EXCESS OF COST OVER FAIR VALUE OF NET ASSETS ACQUIRED
In 1994, the Company recorded excess of cost over fair value of $0.2 million as
goodwill resulting from the acquisition of one branch facility. The amount was
being amortized over five years. However the facility was sold in 1996, at which
time the remaining balance was offset against the gain on sale.
STOCK BASED COMPENSATION PLANS
The Company applies APB Opinion No. 25 and related Interpretations in accounting
for its plans. In 1996, the FASB issued SFAS No. 123, "Accounting for
Stock-Based Compensation", which encourages companies to account for stock
compensation awards based on the fair value at the date the awards are granted.
This statement does not require the application of the fair value method and
allows the continuance of the current accounting method, which requires
accounting for stock compensation awards based on their intrinsic value as of
the grant date. However, SFAS No. 123 requires pro forma disclosure of net
income and, if presented, earnings per share, as if the fair value based method
of accounting defined in this statement had been applied.
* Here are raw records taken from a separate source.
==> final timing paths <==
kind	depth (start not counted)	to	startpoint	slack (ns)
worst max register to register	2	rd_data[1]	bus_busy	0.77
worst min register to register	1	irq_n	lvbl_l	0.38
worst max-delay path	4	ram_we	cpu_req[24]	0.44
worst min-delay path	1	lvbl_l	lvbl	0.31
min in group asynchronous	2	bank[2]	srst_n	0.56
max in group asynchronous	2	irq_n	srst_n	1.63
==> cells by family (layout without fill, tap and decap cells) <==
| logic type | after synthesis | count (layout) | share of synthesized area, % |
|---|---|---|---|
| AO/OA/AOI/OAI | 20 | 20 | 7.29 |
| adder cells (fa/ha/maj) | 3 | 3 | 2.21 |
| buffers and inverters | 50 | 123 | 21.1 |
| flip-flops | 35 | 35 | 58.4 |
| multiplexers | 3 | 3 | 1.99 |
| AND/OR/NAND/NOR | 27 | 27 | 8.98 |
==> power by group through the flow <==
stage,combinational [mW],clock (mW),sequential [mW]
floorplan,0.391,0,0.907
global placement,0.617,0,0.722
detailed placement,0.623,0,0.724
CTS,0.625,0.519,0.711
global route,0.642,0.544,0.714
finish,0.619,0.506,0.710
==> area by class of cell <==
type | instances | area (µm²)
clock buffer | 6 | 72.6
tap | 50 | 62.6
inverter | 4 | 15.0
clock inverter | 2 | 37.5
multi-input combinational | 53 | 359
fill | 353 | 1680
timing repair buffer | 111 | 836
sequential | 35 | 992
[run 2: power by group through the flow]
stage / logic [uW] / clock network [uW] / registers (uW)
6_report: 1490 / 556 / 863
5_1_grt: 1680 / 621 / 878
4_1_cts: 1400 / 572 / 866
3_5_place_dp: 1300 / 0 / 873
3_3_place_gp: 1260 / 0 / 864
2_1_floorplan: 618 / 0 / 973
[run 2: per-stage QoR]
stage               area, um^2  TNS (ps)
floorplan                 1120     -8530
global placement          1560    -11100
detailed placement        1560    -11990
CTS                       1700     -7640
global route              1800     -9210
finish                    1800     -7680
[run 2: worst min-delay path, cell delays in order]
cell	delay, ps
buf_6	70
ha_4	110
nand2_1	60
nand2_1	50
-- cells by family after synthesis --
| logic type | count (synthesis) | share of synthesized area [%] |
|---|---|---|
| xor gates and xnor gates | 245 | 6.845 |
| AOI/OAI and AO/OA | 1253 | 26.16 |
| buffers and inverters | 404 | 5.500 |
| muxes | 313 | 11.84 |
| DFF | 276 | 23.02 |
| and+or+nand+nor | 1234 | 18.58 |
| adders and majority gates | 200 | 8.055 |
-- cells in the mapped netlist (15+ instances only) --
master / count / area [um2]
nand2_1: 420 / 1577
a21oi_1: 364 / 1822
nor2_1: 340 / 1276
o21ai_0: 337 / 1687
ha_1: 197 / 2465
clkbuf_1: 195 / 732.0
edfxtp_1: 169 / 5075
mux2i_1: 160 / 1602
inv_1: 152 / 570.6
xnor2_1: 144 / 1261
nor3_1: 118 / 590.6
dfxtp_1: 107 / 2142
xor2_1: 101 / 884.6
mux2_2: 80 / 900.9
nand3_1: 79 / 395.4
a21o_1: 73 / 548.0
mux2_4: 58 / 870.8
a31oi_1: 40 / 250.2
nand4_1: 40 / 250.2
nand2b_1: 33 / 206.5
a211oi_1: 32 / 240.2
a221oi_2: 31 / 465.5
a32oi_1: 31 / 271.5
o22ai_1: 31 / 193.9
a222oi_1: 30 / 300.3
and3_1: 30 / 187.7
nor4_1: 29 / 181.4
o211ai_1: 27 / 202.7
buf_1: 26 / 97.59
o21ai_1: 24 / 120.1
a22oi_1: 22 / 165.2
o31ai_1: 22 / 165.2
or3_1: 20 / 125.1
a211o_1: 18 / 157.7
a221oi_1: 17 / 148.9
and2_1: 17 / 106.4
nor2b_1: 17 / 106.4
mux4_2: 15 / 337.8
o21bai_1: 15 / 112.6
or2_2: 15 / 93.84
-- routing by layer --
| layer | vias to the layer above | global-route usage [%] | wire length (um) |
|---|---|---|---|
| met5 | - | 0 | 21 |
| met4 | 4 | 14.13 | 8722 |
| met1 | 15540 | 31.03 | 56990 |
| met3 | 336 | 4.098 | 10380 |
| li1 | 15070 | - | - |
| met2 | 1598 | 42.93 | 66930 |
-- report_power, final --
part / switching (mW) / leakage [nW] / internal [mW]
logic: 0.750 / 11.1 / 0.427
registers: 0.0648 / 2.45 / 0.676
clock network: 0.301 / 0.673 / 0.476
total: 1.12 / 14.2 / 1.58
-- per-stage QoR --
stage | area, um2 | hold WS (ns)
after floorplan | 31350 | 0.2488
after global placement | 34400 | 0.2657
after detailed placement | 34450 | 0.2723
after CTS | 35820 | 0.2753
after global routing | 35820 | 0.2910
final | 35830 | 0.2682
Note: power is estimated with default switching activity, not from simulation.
See NOTE K.
IMPAIRMENT OF LONG-LIVED ASSETS
On January 1, 1996, the Bank adopted SFAS No. 121, "Accounting for the
Impairment of Long-Lived Assets and for Long-Lived Assets to Be Disposed of."
This statement requires that long-lived assets, certain identifiable
intangibles, and goodwill related to those assets to be held and used be
reviewed for impairment whenever events or changes in circumstances indicate
that the carrying amount may not be recoverable. Furthermore, this statement
requires that certain long-lived assets and identifiable intangibles to be
disposed of be reported at the lower of historical cost or fair value less cost
to sell. The adoption of SFAS No. 121 did not have a material impact on
operations.
FINANCIAL ASSETS AND LIABILITIES
In June 1996, the Financial Accounting Standards Board issued SFAS No. 125,
"Accounting for Transfers and Servicing of Financial Assets and Extinguishments
of Liabilities." This statement provides accounting and reporting standards for
transfers and servicing of financial assets and extinguishment of liabilities,
and is applied prospectively to financial statements for fiscal years beginning
after December 31, 1996. In 1996, the FASB also issued SFAS No. 127, "Deferral
of the Effective Date of Certain Provisions of FASB Statement No. 125," which
defers for one year the effective date of certain provisions within SFAS No.
125. The Company does not believe that adoption of SFAS Nos. 125 and 127 had a
material impact on its operations and financial position in 1997.
RECENT ACCOUNTING PRONOUNCEMENTS
In June 1997, the FASB issued SFAS No. 130, "Reporting Comprehensive Income,"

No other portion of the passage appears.